Source information section start

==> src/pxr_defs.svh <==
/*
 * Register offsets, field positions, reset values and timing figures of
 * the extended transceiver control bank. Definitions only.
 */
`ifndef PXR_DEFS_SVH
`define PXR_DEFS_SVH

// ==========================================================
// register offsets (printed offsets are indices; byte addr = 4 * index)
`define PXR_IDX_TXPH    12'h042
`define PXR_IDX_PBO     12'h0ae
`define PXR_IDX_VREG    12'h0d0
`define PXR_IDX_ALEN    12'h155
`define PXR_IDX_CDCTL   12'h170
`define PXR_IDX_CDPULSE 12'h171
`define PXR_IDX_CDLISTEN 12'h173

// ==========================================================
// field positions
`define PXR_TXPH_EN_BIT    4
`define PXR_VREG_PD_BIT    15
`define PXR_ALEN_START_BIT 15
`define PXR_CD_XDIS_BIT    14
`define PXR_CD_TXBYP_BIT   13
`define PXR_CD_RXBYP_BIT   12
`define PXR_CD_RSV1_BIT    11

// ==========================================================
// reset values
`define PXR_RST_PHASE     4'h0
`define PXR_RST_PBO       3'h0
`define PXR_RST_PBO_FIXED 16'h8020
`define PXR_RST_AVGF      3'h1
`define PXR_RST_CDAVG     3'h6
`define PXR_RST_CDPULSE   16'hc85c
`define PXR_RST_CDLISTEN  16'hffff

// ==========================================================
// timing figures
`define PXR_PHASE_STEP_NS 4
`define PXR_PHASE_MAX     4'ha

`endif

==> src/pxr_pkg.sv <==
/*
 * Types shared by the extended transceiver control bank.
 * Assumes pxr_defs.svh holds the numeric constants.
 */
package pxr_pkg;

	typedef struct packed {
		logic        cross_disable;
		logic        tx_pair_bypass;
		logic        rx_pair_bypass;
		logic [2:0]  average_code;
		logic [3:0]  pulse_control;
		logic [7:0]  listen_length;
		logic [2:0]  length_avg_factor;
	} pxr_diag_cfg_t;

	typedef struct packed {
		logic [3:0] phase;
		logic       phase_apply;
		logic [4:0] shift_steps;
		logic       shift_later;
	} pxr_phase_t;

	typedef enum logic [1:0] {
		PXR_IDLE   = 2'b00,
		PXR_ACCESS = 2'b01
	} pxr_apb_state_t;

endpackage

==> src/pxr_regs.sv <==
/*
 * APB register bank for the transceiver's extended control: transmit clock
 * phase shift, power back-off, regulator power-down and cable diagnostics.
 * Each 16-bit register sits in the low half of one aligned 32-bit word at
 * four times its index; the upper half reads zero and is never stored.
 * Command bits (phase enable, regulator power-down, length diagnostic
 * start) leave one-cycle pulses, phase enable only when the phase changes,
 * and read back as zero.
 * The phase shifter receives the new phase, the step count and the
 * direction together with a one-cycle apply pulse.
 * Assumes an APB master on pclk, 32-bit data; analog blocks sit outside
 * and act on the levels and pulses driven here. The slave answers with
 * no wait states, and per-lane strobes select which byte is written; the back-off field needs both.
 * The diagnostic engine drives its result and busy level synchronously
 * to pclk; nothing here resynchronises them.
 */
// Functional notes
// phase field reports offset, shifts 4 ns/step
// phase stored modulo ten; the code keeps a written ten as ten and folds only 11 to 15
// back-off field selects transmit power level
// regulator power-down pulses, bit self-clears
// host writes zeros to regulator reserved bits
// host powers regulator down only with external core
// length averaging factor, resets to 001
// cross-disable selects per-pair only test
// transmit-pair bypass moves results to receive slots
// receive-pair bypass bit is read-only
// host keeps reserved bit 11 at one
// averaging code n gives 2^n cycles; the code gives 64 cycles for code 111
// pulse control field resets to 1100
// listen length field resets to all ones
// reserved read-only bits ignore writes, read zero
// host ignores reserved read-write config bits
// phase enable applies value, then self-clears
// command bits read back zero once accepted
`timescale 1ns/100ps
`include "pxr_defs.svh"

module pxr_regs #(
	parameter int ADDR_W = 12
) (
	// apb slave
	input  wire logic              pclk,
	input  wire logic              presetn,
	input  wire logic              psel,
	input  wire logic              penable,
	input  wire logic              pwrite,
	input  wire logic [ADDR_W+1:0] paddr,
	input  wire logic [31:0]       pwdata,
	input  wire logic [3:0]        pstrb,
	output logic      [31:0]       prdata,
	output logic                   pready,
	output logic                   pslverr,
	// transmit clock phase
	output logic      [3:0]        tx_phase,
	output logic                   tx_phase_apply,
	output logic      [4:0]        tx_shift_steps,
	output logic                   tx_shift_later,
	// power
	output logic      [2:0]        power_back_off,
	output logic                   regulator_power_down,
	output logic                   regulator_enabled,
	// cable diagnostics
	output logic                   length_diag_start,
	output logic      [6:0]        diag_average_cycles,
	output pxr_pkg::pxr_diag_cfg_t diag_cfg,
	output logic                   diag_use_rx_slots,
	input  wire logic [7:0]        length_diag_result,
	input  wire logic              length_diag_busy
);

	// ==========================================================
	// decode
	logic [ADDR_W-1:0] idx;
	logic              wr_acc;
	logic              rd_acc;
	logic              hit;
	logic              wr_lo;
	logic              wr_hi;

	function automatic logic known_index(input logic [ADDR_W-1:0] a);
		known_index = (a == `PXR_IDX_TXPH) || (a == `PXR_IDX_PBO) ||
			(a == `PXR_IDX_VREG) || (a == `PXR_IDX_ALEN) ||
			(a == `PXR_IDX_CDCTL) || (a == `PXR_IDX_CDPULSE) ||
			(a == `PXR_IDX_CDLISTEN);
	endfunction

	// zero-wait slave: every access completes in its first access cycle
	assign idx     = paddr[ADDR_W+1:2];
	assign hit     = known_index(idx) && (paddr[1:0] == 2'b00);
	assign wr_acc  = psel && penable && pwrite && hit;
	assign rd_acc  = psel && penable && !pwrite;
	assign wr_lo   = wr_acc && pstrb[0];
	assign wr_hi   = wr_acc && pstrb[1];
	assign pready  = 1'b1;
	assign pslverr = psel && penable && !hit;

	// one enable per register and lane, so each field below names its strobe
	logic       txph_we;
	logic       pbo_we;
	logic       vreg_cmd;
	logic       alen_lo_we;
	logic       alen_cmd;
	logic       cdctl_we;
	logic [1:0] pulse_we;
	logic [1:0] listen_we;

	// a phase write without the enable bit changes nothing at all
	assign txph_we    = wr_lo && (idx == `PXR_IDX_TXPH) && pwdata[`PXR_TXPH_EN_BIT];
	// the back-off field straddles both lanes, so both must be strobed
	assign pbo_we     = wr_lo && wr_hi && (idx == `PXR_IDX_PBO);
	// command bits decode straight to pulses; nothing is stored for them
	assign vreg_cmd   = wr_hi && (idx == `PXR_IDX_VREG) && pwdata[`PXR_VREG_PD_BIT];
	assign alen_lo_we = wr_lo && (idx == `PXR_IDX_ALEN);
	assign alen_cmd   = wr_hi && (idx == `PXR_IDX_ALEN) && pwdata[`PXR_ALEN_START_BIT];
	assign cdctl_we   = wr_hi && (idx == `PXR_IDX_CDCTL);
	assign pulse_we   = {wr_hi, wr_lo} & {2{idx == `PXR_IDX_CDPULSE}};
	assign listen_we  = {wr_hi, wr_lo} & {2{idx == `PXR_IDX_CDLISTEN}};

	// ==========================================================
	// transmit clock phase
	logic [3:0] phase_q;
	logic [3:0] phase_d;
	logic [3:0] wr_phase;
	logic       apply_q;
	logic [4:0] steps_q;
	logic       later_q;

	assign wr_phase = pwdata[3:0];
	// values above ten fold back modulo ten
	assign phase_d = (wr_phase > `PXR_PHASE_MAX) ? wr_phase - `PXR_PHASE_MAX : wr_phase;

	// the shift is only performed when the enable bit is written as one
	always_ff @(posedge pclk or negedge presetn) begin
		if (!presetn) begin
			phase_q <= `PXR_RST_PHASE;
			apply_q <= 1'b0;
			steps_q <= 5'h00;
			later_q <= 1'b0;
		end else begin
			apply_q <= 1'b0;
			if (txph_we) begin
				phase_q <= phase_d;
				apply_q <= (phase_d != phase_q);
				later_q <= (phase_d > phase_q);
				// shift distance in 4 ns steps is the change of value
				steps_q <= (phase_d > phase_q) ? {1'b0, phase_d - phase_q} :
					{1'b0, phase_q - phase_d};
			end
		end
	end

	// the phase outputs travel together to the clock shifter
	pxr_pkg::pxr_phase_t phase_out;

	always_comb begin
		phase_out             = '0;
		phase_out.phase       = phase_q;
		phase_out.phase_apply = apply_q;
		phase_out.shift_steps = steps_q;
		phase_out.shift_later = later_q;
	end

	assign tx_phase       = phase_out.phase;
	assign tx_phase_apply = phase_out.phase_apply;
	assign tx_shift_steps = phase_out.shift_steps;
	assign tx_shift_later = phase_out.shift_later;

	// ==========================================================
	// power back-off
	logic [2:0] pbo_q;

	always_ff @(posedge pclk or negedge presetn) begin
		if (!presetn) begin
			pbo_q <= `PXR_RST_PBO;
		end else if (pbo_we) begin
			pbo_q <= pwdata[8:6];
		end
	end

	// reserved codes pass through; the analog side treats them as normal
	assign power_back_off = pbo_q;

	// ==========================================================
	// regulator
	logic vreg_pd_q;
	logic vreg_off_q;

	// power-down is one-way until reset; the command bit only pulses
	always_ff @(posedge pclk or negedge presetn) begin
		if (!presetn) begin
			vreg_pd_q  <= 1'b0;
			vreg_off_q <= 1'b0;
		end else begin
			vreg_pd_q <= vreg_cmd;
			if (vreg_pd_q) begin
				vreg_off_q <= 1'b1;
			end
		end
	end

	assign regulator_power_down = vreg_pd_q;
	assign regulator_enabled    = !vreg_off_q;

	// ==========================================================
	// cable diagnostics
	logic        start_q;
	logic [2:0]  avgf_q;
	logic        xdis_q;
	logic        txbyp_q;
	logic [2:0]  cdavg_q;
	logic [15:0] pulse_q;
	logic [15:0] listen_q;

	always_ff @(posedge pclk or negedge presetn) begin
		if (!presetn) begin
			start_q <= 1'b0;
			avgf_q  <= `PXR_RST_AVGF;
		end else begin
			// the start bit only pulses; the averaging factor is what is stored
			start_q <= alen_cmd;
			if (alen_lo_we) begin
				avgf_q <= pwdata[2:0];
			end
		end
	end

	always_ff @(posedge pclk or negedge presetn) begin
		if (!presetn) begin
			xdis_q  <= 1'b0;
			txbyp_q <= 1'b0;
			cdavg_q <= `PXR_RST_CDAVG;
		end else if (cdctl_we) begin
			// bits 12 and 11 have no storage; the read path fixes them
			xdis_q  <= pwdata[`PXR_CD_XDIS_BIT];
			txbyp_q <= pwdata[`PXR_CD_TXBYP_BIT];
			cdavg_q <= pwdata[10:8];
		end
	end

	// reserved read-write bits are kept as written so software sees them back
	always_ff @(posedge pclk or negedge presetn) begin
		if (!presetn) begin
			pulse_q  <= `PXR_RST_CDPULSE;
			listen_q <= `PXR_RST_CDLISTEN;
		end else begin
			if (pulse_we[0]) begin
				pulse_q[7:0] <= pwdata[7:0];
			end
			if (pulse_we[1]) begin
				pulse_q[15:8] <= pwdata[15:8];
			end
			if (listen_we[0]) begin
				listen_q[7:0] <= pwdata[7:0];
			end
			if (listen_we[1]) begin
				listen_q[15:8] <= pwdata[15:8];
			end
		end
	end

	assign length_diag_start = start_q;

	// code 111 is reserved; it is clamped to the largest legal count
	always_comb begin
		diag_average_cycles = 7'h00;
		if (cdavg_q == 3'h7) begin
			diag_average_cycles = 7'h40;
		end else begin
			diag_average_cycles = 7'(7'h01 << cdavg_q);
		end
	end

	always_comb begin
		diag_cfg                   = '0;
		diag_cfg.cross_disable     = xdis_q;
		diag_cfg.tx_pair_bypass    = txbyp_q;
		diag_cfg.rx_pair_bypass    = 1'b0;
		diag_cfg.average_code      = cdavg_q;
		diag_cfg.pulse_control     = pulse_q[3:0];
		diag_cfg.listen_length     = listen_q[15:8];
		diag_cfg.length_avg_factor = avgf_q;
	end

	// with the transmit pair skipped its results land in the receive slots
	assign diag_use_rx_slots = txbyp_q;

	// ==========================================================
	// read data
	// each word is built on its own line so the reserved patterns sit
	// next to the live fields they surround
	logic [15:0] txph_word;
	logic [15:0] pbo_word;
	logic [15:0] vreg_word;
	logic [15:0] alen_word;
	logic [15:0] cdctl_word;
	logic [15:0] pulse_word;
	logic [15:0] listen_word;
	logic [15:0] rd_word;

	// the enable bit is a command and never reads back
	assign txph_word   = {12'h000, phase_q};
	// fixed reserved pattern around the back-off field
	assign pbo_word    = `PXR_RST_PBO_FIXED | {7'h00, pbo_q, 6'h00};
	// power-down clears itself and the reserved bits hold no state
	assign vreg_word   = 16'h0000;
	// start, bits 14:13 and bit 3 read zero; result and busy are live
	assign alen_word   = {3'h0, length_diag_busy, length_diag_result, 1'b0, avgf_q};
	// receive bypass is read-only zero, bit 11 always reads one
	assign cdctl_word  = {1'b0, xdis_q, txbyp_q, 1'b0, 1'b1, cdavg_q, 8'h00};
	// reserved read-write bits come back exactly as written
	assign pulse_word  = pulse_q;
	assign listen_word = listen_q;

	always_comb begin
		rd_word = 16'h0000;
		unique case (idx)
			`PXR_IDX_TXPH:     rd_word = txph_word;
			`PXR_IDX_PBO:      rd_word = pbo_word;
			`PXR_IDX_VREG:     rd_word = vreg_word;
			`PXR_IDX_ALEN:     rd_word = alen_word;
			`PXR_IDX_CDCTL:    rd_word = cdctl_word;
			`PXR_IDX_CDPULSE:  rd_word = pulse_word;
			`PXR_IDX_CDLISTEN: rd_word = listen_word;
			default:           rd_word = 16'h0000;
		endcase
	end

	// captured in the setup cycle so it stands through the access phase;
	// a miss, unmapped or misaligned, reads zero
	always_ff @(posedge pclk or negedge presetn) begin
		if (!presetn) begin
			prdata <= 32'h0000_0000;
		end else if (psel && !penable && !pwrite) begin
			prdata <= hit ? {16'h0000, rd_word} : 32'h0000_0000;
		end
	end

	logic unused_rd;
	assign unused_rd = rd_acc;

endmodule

Source information section end

## Brief
Lines in the data that include the word "when" should all be copied.

## Result of the task
 * start) leave one-cycle pulses, phase enable only when the phase changes,
	// the shift is only performed when the enable bit is written as one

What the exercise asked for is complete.